BRIEF — Reproduce verbatim the lines of the material below, starting at the line with "after global routing,0.430,92,40.1,470" and ending at the line with "final,0.396,92,40.1,426", both inclusive; skip the rest.

━━━━━ GIVEN ENTRIES

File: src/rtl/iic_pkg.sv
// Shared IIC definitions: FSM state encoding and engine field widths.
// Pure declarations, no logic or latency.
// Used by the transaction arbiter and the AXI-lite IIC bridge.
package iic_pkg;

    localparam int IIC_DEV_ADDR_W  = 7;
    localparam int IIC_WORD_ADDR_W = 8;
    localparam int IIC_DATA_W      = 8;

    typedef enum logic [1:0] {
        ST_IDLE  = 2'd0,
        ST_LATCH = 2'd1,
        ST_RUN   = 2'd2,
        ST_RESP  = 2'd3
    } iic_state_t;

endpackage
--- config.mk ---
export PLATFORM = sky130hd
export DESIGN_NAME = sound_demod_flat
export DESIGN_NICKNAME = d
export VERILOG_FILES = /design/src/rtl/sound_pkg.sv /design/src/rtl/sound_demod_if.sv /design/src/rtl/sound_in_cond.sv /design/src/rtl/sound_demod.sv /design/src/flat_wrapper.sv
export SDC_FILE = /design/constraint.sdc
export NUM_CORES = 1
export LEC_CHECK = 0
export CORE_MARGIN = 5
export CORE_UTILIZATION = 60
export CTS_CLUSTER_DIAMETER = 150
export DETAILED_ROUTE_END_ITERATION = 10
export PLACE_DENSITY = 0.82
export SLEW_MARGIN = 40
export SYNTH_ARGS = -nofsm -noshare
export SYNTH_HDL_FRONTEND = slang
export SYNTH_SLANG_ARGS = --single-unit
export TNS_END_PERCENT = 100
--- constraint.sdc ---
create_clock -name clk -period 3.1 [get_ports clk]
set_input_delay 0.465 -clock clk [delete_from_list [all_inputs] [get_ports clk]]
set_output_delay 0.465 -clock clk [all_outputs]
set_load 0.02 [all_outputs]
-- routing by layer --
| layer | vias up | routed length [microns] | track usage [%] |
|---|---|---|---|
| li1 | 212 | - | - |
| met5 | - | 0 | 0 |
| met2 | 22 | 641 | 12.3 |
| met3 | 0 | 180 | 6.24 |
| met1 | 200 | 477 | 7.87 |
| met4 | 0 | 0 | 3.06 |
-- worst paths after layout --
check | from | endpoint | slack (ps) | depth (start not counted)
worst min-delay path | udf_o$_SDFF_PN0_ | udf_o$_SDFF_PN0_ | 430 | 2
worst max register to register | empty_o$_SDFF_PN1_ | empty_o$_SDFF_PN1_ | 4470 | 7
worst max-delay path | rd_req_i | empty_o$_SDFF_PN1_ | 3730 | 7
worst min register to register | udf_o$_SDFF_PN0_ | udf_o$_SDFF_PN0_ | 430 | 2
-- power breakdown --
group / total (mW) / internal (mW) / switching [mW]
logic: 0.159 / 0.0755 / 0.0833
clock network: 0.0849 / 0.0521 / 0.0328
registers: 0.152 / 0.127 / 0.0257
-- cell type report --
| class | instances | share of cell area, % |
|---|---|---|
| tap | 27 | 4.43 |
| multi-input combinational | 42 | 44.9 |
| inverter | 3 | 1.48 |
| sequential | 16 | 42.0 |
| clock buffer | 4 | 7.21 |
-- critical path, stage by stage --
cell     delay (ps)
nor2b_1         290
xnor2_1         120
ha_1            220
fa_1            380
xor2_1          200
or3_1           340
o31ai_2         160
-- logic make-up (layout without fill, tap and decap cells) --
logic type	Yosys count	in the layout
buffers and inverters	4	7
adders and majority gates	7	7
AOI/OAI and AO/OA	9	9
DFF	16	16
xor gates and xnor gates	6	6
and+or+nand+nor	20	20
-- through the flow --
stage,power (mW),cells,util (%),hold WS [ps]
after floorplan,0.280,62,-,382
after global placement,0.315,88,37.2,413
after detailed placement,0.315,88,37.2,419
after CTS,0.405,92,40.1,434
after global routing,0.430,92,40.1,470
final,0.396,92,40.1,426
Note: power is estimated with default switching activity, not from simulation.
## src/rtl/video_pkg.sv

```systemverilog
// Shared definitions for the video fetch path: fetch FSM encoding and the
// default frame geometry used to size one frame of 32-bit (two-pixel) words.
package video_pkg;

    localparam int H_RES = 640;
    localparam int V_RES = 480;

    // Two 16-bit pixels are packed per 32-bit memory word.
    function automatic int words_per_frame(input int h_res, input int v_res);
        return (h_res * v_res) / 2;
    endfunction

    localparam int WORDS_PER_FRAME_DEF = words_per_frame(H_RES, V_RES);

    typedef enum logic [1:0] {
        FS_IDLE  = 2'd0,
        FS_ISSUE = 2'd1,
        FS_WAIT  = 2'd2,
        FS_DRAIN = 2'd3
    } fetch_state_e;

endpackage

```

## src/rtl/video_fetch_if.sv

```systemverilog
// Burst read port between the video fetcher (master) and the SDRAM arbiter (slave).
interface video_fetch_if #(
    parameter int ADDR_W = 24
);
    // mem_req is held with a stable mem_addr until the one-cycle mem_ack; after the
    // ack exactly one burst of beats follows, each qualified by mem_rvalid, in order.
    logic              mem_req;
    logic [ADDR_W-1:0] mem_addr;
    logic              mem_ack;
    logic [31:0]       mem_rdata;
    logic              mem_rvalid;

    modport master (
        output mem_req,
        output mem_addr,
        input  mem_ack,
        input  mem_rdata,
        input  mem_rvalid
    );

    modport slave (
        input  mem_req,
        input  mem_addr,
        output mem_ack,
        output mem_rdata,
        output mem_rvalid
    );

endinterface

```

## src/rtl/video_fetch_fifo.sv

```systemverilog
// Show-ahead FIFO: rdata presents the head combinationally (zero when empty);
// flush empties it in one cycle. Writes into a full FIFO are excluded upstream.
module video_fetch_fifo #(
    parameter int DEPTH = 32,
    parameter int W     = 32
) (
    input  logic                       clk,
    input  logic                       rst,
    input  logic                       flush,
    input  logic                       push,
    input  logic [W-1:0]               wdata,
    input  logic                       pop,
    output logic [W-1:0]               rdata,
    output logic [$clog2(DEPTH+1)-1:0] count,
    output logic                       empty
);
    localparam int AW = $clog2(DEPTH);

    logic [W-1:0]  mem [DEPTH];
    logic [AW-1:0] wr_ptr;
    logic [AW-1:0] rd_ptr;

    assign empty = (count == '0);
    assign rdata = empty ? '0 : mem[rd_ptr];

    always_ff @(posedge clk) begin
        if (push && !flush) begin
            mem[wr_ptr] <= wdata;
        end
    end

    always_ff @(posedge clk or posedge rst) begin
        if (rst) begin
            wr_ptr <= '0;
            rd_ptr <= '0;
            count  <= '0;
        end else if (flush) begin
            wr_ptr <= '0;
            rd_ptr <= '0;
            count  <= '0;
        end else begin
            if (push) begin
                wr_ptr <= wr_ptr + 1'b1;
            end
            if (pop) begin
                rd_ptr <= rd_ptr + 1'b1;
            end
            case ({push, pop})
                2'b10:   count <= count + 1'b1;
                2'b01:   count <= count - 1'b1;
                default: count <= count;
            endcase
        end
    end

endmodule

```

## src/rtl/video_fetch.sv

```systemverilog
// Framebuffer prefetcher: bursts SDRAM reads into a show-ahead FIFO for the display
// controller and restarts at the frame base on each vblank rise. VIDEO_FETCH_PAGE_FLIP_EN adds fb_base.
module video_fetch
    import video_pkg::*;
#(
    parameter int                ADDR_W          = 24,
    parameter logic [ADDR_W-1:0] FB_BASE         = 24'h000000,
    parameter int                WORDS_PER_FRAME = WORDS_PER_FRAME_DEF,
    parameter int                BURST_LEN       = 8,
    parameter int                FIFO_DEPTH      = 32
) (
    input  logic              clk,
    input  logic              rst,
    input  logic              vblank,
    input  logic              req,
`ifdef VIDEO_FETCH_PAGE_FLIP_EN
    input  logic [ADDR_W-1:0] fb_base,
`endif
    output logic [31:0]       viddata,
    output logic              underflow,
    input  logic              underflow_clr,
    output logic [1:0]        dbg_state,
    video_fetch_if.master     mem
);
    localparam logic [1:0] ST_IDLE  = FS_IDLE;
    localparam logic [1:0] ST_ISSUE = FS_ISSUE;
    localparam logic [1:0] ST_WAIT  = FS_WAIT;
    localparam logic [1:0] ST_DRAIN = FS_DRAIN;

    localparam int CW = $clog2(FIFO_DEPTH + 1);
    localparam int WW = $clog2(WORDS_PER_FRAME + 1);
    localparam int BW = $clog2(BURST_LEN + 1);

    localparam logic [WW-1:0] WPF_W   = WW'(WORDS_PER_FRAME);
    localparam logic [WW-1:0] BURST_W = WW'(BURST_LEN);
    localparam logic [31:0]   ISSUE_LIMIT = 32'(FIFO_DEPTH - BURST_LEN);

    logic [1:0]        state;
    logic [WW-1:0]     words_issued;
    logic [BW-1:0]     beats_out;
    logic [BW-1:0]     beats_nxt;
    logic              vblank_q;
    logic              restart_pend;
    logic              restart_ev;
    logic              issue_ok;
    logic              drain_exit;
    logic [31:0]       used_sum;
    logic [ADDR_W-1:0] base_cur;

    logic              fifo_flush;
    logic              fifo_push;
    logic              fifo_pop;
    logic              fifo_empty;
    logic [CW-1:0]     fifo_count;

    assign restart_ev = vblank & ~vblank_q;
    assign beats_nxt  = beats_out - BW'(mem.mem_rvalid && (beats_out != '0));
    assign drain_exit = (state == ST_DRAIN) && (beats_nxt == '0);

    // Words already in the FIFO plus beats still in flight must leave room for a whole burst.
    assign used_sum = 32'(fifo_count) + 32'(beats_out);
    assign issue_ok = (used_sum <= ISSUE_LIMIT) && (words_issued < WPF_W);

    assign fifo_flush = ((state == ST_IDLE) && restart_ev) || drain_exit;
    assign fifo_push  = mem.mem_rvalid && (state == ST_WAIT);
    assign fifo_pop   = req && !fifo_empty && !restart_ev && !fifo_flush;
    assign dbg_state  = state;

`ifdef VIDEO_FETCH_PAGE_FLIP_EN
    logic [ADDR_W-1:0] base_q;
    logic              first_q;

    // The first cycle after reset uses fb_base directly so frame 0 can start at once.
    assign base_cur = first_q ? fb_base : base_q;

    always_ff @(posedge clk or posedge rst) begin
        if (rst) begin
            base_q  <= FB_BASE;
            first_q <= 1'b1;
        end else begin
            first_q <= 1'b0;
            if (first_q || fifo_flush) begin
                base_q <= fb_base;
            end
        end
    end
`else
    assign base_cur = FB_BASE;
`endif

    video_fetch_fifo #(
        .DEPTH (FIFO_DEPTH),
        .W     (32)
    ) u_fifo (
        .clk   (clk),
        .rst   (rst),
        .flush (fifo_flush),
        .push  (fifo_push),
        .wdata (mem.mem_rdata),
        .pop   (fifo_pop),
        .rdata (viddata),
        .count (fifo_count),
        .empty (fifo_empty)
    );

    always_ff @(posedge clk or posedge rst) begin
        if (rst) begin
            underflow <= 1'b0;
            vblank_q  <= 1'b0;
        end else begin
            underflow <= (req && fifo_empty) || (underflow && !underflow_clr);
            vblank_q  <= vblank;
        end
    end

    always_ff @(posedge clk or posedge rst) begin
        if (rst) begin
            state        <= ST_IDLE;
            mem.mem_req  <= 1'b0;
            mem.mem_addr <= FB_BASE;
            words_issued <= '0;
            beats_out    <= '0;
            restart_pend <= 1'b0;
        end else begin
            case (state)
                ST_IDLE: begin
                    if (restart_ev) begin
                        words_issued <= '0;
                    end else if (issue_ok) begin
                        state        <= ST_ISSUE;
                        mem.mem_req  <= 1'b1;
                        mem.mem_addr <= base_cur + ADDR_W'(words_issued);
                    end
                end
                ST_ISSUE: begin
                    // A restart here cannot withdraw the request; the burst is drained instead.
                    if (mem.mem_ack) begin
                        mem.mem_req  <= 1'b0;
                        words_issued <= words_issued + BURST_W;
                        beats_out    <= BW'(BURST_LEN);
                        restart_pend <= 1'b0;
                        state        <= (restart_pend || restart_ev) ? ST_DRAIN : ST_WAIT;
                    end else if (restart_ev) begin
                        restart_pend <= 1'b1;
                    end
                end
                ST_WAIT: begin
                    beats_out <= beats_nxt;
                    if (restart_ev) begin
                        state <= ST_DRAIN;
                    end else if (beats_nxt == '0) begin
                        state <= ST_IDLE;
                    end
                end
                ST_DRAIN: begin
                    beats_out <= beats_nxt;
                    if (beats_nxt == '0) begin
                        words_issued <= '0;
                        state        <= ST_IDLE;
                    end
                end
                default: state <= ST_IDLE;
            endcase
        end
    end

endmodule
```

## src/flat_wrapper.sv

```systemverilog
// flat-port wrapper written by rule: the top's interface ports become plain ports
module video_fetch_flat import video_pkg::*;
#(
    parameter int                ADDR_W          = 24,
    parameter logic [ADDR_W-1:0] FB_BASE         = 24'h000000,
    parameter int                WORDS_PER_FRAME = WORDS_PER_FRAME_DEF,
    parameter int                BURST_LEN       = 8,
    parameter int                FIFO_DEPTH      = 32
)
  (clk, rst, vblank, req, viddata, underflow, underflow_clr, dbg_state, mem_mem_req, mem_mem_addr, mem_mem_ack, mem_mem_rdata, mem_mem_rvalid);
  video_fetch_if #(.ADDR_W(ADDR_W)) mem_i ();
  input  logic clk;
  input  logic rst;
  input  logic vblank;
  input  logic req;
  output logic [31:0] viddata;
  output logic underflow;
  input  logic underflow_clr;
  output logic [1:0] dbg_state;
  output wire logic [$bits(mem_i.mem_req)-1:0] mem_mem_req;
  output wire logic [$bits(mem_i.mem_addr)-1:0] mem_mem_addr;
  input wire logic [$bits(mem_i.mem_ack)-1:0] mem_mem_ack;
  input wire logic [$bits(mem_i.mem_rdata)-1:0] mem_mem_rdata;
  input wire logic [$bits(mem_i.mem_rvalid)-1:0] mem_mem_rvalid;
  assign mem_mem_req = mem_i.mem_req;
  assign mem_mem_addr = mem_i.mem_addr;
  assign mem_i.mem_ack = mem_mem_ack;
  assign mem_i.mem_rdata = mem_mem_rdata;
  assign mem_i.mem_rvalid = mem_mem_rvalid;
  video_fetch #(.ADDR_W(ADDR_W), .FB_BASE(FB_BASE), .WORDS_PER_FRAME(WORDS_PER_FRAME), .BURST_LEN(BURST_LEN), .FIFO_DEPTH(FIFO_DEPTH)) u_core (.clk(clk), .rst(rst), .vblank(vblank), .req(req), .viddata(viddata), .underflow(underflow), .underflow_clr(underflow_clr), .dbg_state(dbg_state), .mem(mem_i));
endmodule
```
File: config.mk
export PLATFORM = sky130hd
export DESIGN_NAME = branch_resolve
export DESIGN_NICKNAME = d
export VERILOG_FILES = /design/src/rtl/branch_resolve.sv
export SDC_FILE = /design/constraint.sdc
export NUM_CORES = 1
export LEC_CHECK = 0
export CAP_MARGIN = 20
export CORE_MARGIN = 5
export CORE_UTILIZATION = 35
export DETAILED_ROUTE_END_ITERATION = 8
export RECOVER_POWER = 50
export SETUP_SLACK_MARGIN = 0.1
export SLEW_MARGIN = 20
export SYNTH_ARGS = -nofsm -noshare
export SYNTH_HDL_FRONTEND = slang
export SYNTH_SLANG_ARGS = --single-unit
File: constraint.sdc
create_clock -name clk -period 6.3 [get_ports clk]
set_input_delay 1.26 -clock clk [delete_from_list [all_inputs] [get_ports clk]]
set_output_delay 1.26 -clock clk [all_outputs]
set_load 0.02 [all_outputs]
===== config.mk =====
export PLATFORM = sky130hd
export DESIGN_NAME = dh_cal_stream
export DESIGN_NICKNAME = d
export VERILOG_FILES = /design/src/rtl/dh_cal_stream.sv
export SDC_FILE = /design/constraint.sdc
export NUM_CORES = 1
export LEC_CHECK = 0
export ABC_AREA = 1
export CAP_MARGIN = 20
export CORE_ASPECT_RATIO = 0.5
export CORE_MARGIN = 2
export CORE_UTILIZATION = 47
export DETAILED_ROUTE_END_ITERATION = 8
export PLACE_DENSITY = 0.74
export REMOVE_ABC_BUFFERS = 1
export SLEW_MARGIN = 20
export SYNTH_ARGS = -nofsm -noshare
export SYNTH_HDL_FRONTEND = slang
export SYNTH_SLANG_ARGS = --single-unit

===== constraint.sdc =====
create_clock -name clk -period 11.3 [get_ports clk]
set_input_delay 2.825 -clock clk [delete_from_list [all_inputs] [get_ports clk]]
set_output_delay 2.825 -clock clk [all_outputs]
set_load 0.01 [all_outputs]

━━━━━━━━━━

EXERCISE ANSWER —
after global routing,0.430,92,40.1,470
final,0.396,92,40.1,426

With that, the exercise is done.